周辺には三菱のマークが入ったさまざまな工作機械も展示されていた。色鮮やかなトロッコもあり、これを使って坑道内へ鉱石などの荷物を運んでいたのだろうと想像できた。道遊坑の入口は石垣と木材に囲まれ、暗い坑道の奥へ線路が続いている。展示自体は地味なものが多いが、江戸時代から近代までの重要性や、実際の作業の様子を学べる体験だった。

坑道脇の工作機械とトロッコ
坑道脇の工作機械とトロッコ
道遊坑の坑道入口
道遊坑の坑道入口

昼食・西三川ゴールドパーク

ちょうど昼時になったので、金山付近の街へ移動した。この日は空いている店が少なかったが、なんとか見つけた古民家食堂 持田家で海鮮丼定食を食べた。古民家ならではの落ち着いた雰囲気の中で、新鮮な魚介が載った海鮮丼を味わうと、鉱山見学の合間の食事としてひときわおいしく感じられた。

持田家の海鮮丼定食
持田家の海鮮丼定食

その後は佐渡西三川ゴールドパークへ向かい、砂金取りを体験した。

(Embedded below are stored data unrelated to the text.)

<file path="src/rtl/uart_tx_frame_controller_pkg.sv">
// uart_pkg: shared definitions for the UART TX frame controller.
//   - uart_state_e    : frame state encoding
//   - UART_DATA_BITS  : data bits per frame
//   - UART_IDLE_LEVEL : line level while idle and during stop bits
//   - calc_bit_cycles / calc_timer_width : bit-period sizing helpers
package uart_pkg;

  typedef enum logic [2:0] {
    ST_IDLE   = 3'd0,
    ST_START  = 3'd1,
    ST_DATA   = 3'd2,
    ST_PARITY = 3'd3,
    ST_STOP   = 3'd4
  } uart_state_e;

  localparam int   UART_DATA_BITS  = 8;
  localparam logic UART_IDLE_LEVEL = 1'b1;

  // Clock cycles per bit period, integer truncation.
  function automatic int calc_bit_cycles(input int clock_frequency, input int baud_rate);
    return clock_frequency / baud_rate;
  endfunction

  // Counter width able to hold 0..bit_cycles-1; never narrower than 1 bit.
  function automatic int calc_timer_width(input int bit_cycles);
    return (bit_cycles > 2) ? $clog2(bit_cycles) : 1;
  endfunction

endpackage

</file>
<file path="src/rtl/uart_tx_frame_controller_if.sv">
// Byte intake handshake between a producer and the UART TX frame controller.
//   txValid : producer offers txData
//   txData  : byte to send, sampled only on the handshake cycle
//   txReady : controller can accept a byte
// master modport = producer side, slave modport = controller side.
interface uart_tx_frame_controller_if;
  import uart_pkg::*;

  logic                      txValid;
  logic [UART_DATA_BITS-1:0] txData;
  logic                      txReady;

  modport master (output txValid, output txData, input txReady);
  modport slave  (input txValid, input txData, output txReady);

endinterface

</file>
<file path="src/rtl/uart_tx_frame_controller_baud_timer.sv">
// uart_baud_timer: shared bit-period timer for the UART TX frame controller.
// Counts 0..BitCycles-1 and wraps; bitEnd marks the last cycle of each period.
//   clock  : system clock
//   reset  : synchronous, active-high
//   clear  : restart the period (count returns to 0 on the next edge)
//   bitEnd : high during the last cycle of each bit period
module uart_baud_timer
  import uart_pkg::*;
#(
  parameter int BitCycles = 104
) (
  input  logic clock,
  input  logic reset,
  input  logic clear,
  output logic bitEnd
);

  localparam int           TimerW   = calc_timer_width(BitCycles);
  localparam logic [TimerW-1:0] LastCount = TimerW'(BitCycles - 1);

  logic [TimerW-1:0] count_q, count_d;

  always_comb begin
    count_d = count_q + 1'b1;
    if (clear || (count_q == LastCount)) begin
      count_d = '0;
    end
  end

  always_ff @(posedge clock) begin
    if (reset) begin
      count_q <= '0;
    end else begin
      count_q <= count_d;
    end
  end

  assign bitEnd = (count_q == LastCount);

endmodule

</file>
<file path="src/rtl/uart_tx_frame_controller.sv">
// uart_tx_frame_controller: sends one UART frame per accepted byte
// (start bit, 8 data bits LSB-first, optional parity, 1 or 2 stop bits).
//   clock, reset : system clock, synchronous active-high reset
//   bus (slave)  : txValid / txData / txReady byte intake handshake
//   busy         : frame in progress
//   frameDone    : pulse on the last cycle of the last stop bit
//   tx           : registered serial line, idle high
// Optional feature macro: UART_TX_PARITY_EN adds a parity bit after the data
// bits (parameter ParityOdd: 0 = even, 1 = odd).
//
// state     | meaning
// ----------+-----------------------------------------------
// ST_IDLE   | line idle high, txReady asserted
// ST_START  | start bit (low) for one bit period
// ST_DATA   | data bits LSB-first, bit_idx counts 0..7
// ST_PARITY | parity bit (only with UART_TX_PARITY_EN)
// ST_STOP   | stop bit(s) high, bit_idx counts stop bits
module uart_tx_frame_controller
  import uart_pkg::*;
#(
  parameter int ClockFrequency = 1000000,
  parameter int BaudRate       = 9600,
  parameter int StopBits       = 1
`ifdef UART_TX_PARITY_EN
  ,
  parameter bit ParityOdd      = 1'b0
`endif
) (
  input  logic                        clock,
  input  logic                        reset,
  uart_tx_frame_controller_if.slave   bus,
  output logic                        busy,
  output logic                        frameDone,
  output logic                        tx
);

  localparam int BitCycles = calc_bit_cycles(ClockFrequency, BaudRate);
  localparam int IdxW      = $clog2(UART_DATA_BITS);

  localparam logic [IdxW-1:0] LastDataIdx = IdxW'(UART_DATA_BITS - 1);
  localparam logic [IdxW-1:0] LastStopIdx = IdxW'(StopBits - 1);

  if (BitCycles < 2) begin : g_bad_bit_cycles
    $error("uart_tx_frame_controller: ClockFrequency/BaudRate must be at least 2");
  end
  if ((StopBits != 1) && (StopBits != 2)) begin : g_bad_stop_bits
    $error("uart_tx_frame_controller: StopBits must be 1 or 2");
  end

  uart_state_e               state_q, state_d;
  logic [UART_DATA_BITS-1:0] shift_q, shift_d;
  logic [IdxW-1:0]           bit_idx_q, bit_idx_d;
  logic                      tx_q, tx_d;
`ifdef UART_TX_PARITY_EN
  logic                      parity_q, parity_d;
`endif

  logic bit_end;
  logic timer_clear;

  uart_baud_timer #(
    .BitCycles (BitCycles)
  ) u_baud_timer (
    .clock  (clock),
    .reset  (reset),
    .clear  (timer_clear),
    .bitEnd (bit_end)
  );

  // tx_d is the line level for the state being entered, so tx changes on the
  // same edge as the state and the line stays glitch-free.
  always_comb begin
    state_d     = state_q;
    shift_d     = shift_q;
    bit_idx_d   = bit_idx_q;
    tx_d        = tx_q;
    timer_clear = 1'b0;
`ifdef UART_TX_PARITY_EN
    parity_d    = parity_q;
`endif

    case (state_q)
      ST_IDLE: begin
        tx_d = UART_IDLE_LEVEL;
        if (bus.txValid) begin
          state_d     = ST_START;
          shift_d     = bus.txData;
          bit_idx_d   = '0;
          tx_d        = ~UART_IDLE_LEVEL;
          timer_clear = 1'b1;
`ifdef UART_TX_PARITY_EN
          parity_d    = (^bus.txData) ^ ParityOdd;
`endif
        end
      end

      ST_START: begin
        if (bit_end) begin
          state_d = ST_DATA;
          tx_d    = shift_q[0];
        end
      end

      ST_DATA: begin
        if (bit_end) begin
          if (bit_idx_q == LastDataIdx) begin
            bit_idx_d = '0;
`ifdef UART_TX_PARITY_EN
            state_d   = ST_PARITY;
            tx_d      = parity_q;
`else
            state_d   = ST_STOP;
            tx_d      = UART_IDLE_LEVEL;
`endif
          end else begin
            bit_idx_d = bit_idx_q + 1'b1;
            shift_d   = shift_q >> 1;
            tx_d      = shift_q[1];
          end
        end
      end

      ST_PARITY: begin
`ifdef UART_TX_PARITY_EN
        if (bit_end) begin
          state_d = ST_STOP;
          tx_d    = UART_IDLE_LEVEL;
        end
`else
        // Unreachable without parity; recover to idle.
        state_d = ST_IDLE;
        tx_d    = UART_IDLE_LEVEL;
`endif
      end

      ST_STOP: begin
        if (bit_end) begin
          if (bit_idx_q == LastStopIdx) begin
            state_d   = ST_IDLE;
            bit_idx_d = '0;
          end else begin
            bit_idx_d = bit_idx_q + 1'b1;
          end
        end
        tx_d = UART_IDLE_LEVEL;
      end

      default: begin
        state_d   = ST_IDLE;
        bit_idx_d = '0;
        tx_d      = UART_IDLE_LEVEL;
      end
    endcase
  end

  always_ff @(posedge clock) begin
    if (reset) begin
      state_q   <= ST_IDLE;
      shift_q   <= '0;
      bit_idx_q <= '0;
      tx_q      <= UART_IDLE_LEVEL;
`ifdef UART_TX_PARITY_EN
      parity_q  <= 1'b0;
`endif
    end else begin
      state_q   <= state_d;
      shift_q   <= shift_d;
      bit_idx_q <= bit_idx_d;
      tx_q      <= tx_d;
`ifdef UART_TX_PARITY_EN
      parity_q  <= parity_d;
`endif
    end
  end

  assign bus.txReady = (state_q == ST_IDLE);
  assign busy        = (state_q != ST_IDLE);
  assign tx          = tx_q;

  // Decoded from flops only (state, stop index, timer count), so it lines up
  // exactly with the last cycle of the last stop bit; reset forces IDLE and
  // therefore suppresses it on an aborted frame.
  assign frameDone = (state_q == ST_STOP) && bit_end && (bit_idx_q == LastStopIdx);

endmodule
</file>
<file path="src/flat_wrapper.sv">
// flat-port wrapper written by rule: the top's interface ports become plain ports
module uart_tx_frame_controller_flat import uart_pkg::*;
#(
  parameter int ClockFrequency = 1000000,
  parameter int BaudRate       = 9600,
  parameter int StopBits       = 1

)
  (clock, reset, busy, frameDone, tx, bus_txValid, bus_txData, bus_txReady);
  uart_tx_frame_controller_if bus_i ();
  input  logic clock;
  input  logic reset;
  output logic busy;
  output logic frameDone;
  output logic tx;
  input wire logic [$bits(bus_i.txValid)-1:0] bus_txValid;
  input wire logic [$bits(bus_i.txData)-1:0] bus_txData;
  output wire logic [$bits(bus_i.txReady)-1:0] bus_txReady;
  assign bus_i.txValid = bus_txValid;
  assign bus_i.txData = bus_txData;
  assign bus_txReady = bus_i.txReady;
  uart_tx_frame_controller #(.ClockFrequency(ClockFrequency), .BaudRate(BaudRate), .StopBits(StopBits)) u_core (.clock(clock), .reset(reset), .bus(bus_i), .busy(busy), .frameDone(frameDone), .tx(tx));
endmodule
</file>
<file path="config.mk">
export PLATFORM = sky130hd
export DESIGN_NAME = uart_tx_frame_controller_flat
export DESIGN_NICKNAME = d
export VERILOG_FILES = /design/src/rtl/uart_tx_frame_controller_pkg.sv /design/src/rtl/uart_tx_frame_controller_if.sv /design/src/rtl/uart_tx_frame_controller_baud_timer.sv /design/src/rtl/uart_tx_frame_controller.sv /design/src/flat_wrapper.sv
export SDC_FILE = /design/constraint.sdc
export NUM_CORES = 1
export LEC_CHECK = 0
export CORE_UTILIZATION = 49
export DETAILED_ROUTE_END_ITERATION = 10
export HOLD_SLACK_MARGIN = 0.05
export PLACE_DENSITY = 0.79
export SLEW_MARGIN = 0
export SYNTH_ARGS = -nofsm -noshare
export SYNTH_HDL_FRONTEND = slang
export SYNTH_SLANG_ARGS = --single-unit
</file>
<file path="constraint.sdc">
create_clock -name clock -period 1.5 [get_ports clock]
set_input_delay 0.3 -clock clock [delete_from_list [all_inputs] [get_ports clock]]
set_output_delay 0.3 -clock clock [all_outputs]
set_load 0.03 [all_outputs]
</file>
# After elaboration in Yosys (flattened, before gate mapping)

Index checks and enable logic that the tools add are counted.

Register bits after elaboration: 22
Bits in latches: 0
Bits in writable memories: 0
Memory bits (read-only): 0
Bits of input ports: 11
Memories: 0

$add $sub $neg: 2
Multipliers: 0
Divide/modulo/power cells: 0
Order comparisons: 0
Equality and inequality tests: 13
Shifts and indexed selects: 0
Multiplexer cells: 24
Bitwise operators: 1
Reductions and logical operators: 13

Operators with widths:

| kind                                                   | number |
|---|---|
| 2-to-1 mux 3 bit                                       | 11 |
| 2-to-1 mux 8 bit                                       | 3 |
| one-hot mux 3 bit (4 select lines)                     | 2 |
| one-hot mux 8 bit (2 select lines)                     | 1 |
| inequality test 2 x 1 -> 1 bit (second input constant) | 5 |
| AND reduction 4 bit                                    | 2 |
| adder 7 x 1 -> 7 bit (second input constant)           | 1 |
| equality test 7 bit (second input constant)            | 1 |
| equality test 3 x 2 -> 1 bit (second input constant)   | 2 |
| equality test 3 bit (second input constant)            | 2 |
| logical NOT 3 bit                                      | 2 |
| 2-to-1 mux 1 bit                                       | 6 |
| AND reduction 6 bit                                    | 1 |
| inequality test 2 bit (second input constant)          | 2 |
| OR reduction 2 bit                                     | 2 |
| adder 3 x 1 -> 3 bit (second input constant)           | 1 |
| equality test 3 x 1 -> 1 bit (second input constant)   | 1 |
| one-hot mux 1 bit (3 select lines)                     | 1 |
| nonzero test 3 bit                                     | 1 |
| logical AND 1 bit                                      | 2 |
| AND reduction 2 bit                                    | 1 |
| nonzero test 2 bit                                     | 1 |
| logical OR 1 bit                                       | 1 |
| NOT 1 bit                                              | 1 |

# Logic depth before layout (Yosys ltp)

Depth after elaboration: 4
Depth in mapped cells: 7
Depth with buffers taken out: 6

# Cells and area by module

Synthesis repeated with hierarchy kept, for this count alone.

Cells, all modules: 138
Area, all modules: 1,201.2 µm²

Modules (own cells, without submodules):

| module                   | times used | cells an instance | area an instance (µm²) | sequential area each (µm²) |
|---|---|---|---|---|
| uart_tx_frame_controller | 1          | 104               | 889.6                  | 300.3 |
| uart_baud_timer          | 1          | 34                | 311.5                  | 140.1 |

# Worst setup path before layout

Ideal clock, no wire load.

Kind: reg2out
Start: register u_core.u_baud_timer.count_q[0]
End: output frameDone
Arrival time: 2.006 ns
Data required time: 1.200 ns
Path slack: -0.806 ns
Stages on the path, launching flop included: 6
Buffers on the path: 1
Cells stage by stage: dfxtp_1 -> ha_1 -> and3_1 -> clkbuf_1 -> nand2_1 -> nor4_1

Word-level cells in the longest chain between the ends: 3

Ends and longest elaborated chain:

| item                           | line                                      | RTL |
|---|---|---|
| from (decl)                    | uart_tx_frame_controller_baud_timer.sv:21 | `logic [TimerW-1:0] count_q, count_d;` |
| from (signal assigned)         | uart_tx_frame_controller_baud_timer.sv:34 | `count_q <= count_d;` |
| equality test 7 bit            | uart_tx_frame_controller_baud_timer.sv:38 | `assign bitEnd = (count_q == LastCount);` |
| logical AND 1 bit (2 in a row) | uart_tx_frame_controller.sv:183           | `assign frameDone = (state_q == ST_STOP) && bit_end && (bit_idx_q == LastStopIdx);` |
| to (decl)                      | flat_wrapper.sv:14                        | `output logic frameDone;` |

Every way passes these cells.

# Worst setup path after layout

Start: register u_core.bit_idx_q[1]
End: register u_core.bit_idx_q[0]

Word-level cells in the longest chain between the ends: 4
Elaborated cells on any way between the ends: 7
Classes of those cells: 1 x eq/ne; 5 x mux; 1 x reduce/logical

Ends and longest elaborated chain:

| item                                                     | line                                                             | RTL |
|---|---|---|
| from (decl)                                              | uart_tx_frame_controller.sv:52                                   | `logic [IdxW-1:0] bit_idx_q, bit_idx_d;` |
| from (signal assigned)                                   | uart_tx_frame_controller.sv:168                                  | `bit_idx_q <= bit_idx_d;` |
| equality test 3 bit or logical NOT 3 bit (tied branches) | uart_tx_frame_controller.sv:106, uart_tx_frame_controller.sv:138 |  |
| 2-to-1 mux 3 bit (on tied branches)                      | uart_tx_frame_controller.sv:106, uart_tx_frame_controller.sv:138 |  |
| 2-to-1 mux 3 bit (on tied branches)                      | uart_tx_frame_controller.sv:105, uart_tx_frame_controller.sv:137 |  |
| one-hot mux 3 bit (4 select lines) *                     | uart_tx_frame_controller.sv:82                                   | `case (state_q)` |

Mark *: on every way between the ends. The rest lies on a longest branch, timed or not. The select of a mux whose other input is x is not followed.
A chain may end at the register's enable or synchronous reset.

==> flow_metrics.py <==
metrics = {
    "timing": {
        "setup-tns-final_ps": -1436,
        "hold_violations": 0,
        "setup_viol_count_final": 13,
        "rsz0062_at_grt": "true",
        "max_freq_mhz": 550.4,
        "slew_viol_final": 0,
        "finalWorstSetupSlack_ps": -317.0,
        "relSlewSlack_pct": 75.21,
        "finalClockSkew_ps": 4.926,
        "finalCritPeriodShare_pct": 121.1,
        "period_needed_ps": 1817,
        "worstMarginPinSlew_ps": 370.3,
    },
    "route": {
        "routed_wl_um": 4033,
        "drtIter0Drc": 34,
        "wire_per_inst_um": 18.09,
        "via_per_inst": 6.031,
        "drt_pass1_iterations": 4,
        "remaining_drc_errors": 0,
        "ant_nets": 0,
        "dr_total_vias": 1345,
    },
    "global_route": {
        "track_usage_pct": 27.90,
        "grt_pass1_vias": 1230,
        "grt_pass1_wl_um": 5533,
        "grt_antenna_before_repair": 0,
        "overflow": 0,
        "grt_start_max_net_pins": 14,
    },
    "placed_design": {
        "port_buffers": 14,
        "place_congestion": 0.8924,
        "dpl.hpwl_um": 2257,
        "placed_area_mm2": 0.001678,
    },
    "critical_path": {
        "crit_type": "flip-flop to flip-flop",
        "arrival_ps": 2050,
        "worstSetupEndpointType": "flip-flop",
        "reg2reg_depth": 10,
        "rrSetupSlack_ps": -320,
        "critPathMaxFanout": 4,
        "critical_path_required_ps": 1730,
        "worstSetupStartpointType": "flip-flop",
    },
    "min_path": {
        "whs_path_depth": 2,
        "min_path_type": "flip-flop to flip-flop",
    },
    "logic_synthesis": {
        "syn_nets": 157,
        "seq_area_frac_synth_pct": 34.82,
        "synth_area_per_cell_um2": 8.908,
        "yosys.cell_types.count": 45,
        "yosys_warnings": 0,
        "netlist_area_mm2": 0.001265,
        "synth_area_leader_cell": "dfxtp_1",
        "async_flop_share_pct": 0,
        "synth_ff_type": "dfxtp_1",
        "synthTopCellsByArea": "dfxtp_1 (35%), mux2i_1 (6.3%), nor2_1 (4.2%)",
        "syn-instance-count": 142,
        "synth_top_area_share_pct": 34.82,
        "synth-edff-count": 0,
        "ys_ff_latch": 22,
    },
    "status": {
        "status": "finished, violations left",
        "failed_checks": "setup timing",
    },
    "clock_network": {
        "cts_made_buffers": 3,
        "ctsHtreeMaxLevel": 1,
        "cts_tree": "yes",
        "cts_root_buffer": "clkbuf_4",
        "postCtsHoldBufs": 0,
        "cts_buffer_depth": 2,
        "clock-sinks": 22,
        "path_clk_slew_ps": 140,
        "clock_latency_ps": 310,
    },
    "cells_and_area": {
        "n_antenna_cell": 0,
        "finalNetCount": 209,
        "final_cell_mix": "buf_4 (29), dfxtp_1 (14), nor2_1 (12), buf_6 (11), clkdlybuf4s50_1 (10)",
        "final_area_mm2": 0.002034,
        "area_growth_pct": 60.83,
        "final_common_cell": "buf_4",
        "drive_gt1_share_pct": 49.74,
    },
    "floorplan": {
        "num_rows": 18,
        "floorplan.initialDensity_pct": 51.53,
        "coreArea_mm2": 0.002455,
        "pin_count": 15,
        "die_y_um": 52.81,
        "die_x_um": 52.81,
        "die-area_mm2": 0.002789,
    },
    "power_and_ir_drop": {
        "p_leak_nw": 0.7884,
        "power.density_mw_per_mm2": 653.3,
        "peakVddDrop_mv": 0.7177,
    },
    "job": {
        "max_cap_violations": 0,
    },
}
[flip-flops by register name, indices dropped and copies added (netlist names)]
signal / cells
u_core.shift_q: 8
u_core.u_baud_timer.count_q: 7
u_core.bit_idx_q: 3
u_core.state_q: 3
u_core.tx: 1
[worst paths after layout]
path	end	start
worst max-delay path	u_core.bit_idx_q[0]$_SDFFE_PP0P_	u_core.bit_idx_q[1]$_SDFFE_PP0P_
worst min-delay path	u_core.u_baud_timer.count_q[6]$_SDFF_PP0_	u_core.u_baud_timer.count_q[6]$_SDFF_PP0_
worst min register to register	u_core.u_baud_timer.count_q[6]$_SDFF_PP0_	u_core.u_baud_timer.count_q[6]$_SDFF_PP0_
worst max register to register	u_core.bit_idx_q[0]$_SDFFE_PP0P_	u_core.bit_idx_q[1]$_SDFFE_PP0P_
[area by class of cell]
type / instances / area, um2
clock inverter: 1 / 30.03
fill: 141 / 420.4
inverter: 10 / 40.04
clock buffer: 3 / 22.52
timing repair buffer: 53 / 490.5
sequential: 22 / 452.9
multi-input combinational: 104 / 960.9
tap: 30 / 37.54
[metal layers]
layer  GRT usage [%]  share of wire [%]  up-vias
met3           5.797                5.7       20
met1           33.10                 41      641
met2           45.99                 50       66
met5               0                  0        -
li1                -                  -      618
met4           15.79                3.1        0
[cells in the mapped netlist, types with 3 or more instances]
| cell | count |
|---|---|
| a211oi_1 | 4 |
| a211oi_2 | 3 |
| a21oi_1 | 4 |
| and2_1 | 3 |
| and3_1 | 3 |
| buf_2 | 3 |
| dfxtp_1 | 22 |
| ha_1 | 4 |
| inv_1 | 10 |
| mux2i_1 | 8 |
| nand2_1 | 4 |
| nand2b_1 | 3 |
| nand3_1 | 5 |
| nand4_1 | 4 |
| nor2_1 | 14 |
| nor2_2 | 3 |
| nor2b_1 | 4 |
| o21ai_0 | 4 |
| xnor2_1 | 4 |
[cell families (layout without fill, tap and decap cells)]
family	Yosys count	count (layout)	share of synthesized area [%]
flops	22	22	34.82
simple gates	54	54	24.53
buf+inv	17	67	6.528
mux	8	8	6.331
fa+ha+maj	4	4	3.957
xor+xnor	6	6	4.154
compound gates	31	32	19.69
[metrics by stage]
stage	power [W]	setup slack, ps	hold WS (ps)	util [%]	instances
after floorplan	0.0007509	-82.53	379.4	-	142
after global placement	0.0008317	-183.6	461.4	68.35	209
after detailed placement	0.0008419	-259.4	471.4	68.35	209
after CTS	0.001310	-282.2	507.9	76.10	218
after global routing	0.001374	-384.0	553.5	82.87	223
final	0.001329	-317.0	511.4	82.87	223
[what timing repair did]
item                                    4_1_cts  5_1_grt
pin swaps                                     7        3
setup buffers                                 4        5
cloned                                        1        0
endpoints found under the setup margin       18       23
resized for setup                            29       29
[critical path: stages, from the launching register on]
cell and delay, ps:
dfxtp_2 360, inv_2 50, ha_4 150, nor2b_4 130, buf_6 120, buf_6 100
buf_6 120, o22ai_4 220, buf_4 150, nand4_1 140, mux2i_1 200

ここは佐渡最古と伝わる西三川砂金山の跡地に建つ体験型施設で、平安時代の『今昔物語』にも記載があるとされる。佐渡金山より約500年早い時代から砂金が採取されていた場所で、緑色の道具で水中の砂利を揺すりながら砂金を探す。採れた砂金はその場でアクセサリーに加工することもできる。私は体験に夢中になって撮影できなかったが、佐渡の魅力は金だけでなく、島の自然や魚介類にもあると感じた。最後は上越市行きのフェリーに乗り、この日の旅を終えた。史跡と体験を通して鉱山の歴史をたどりたい人に向いた一日だった。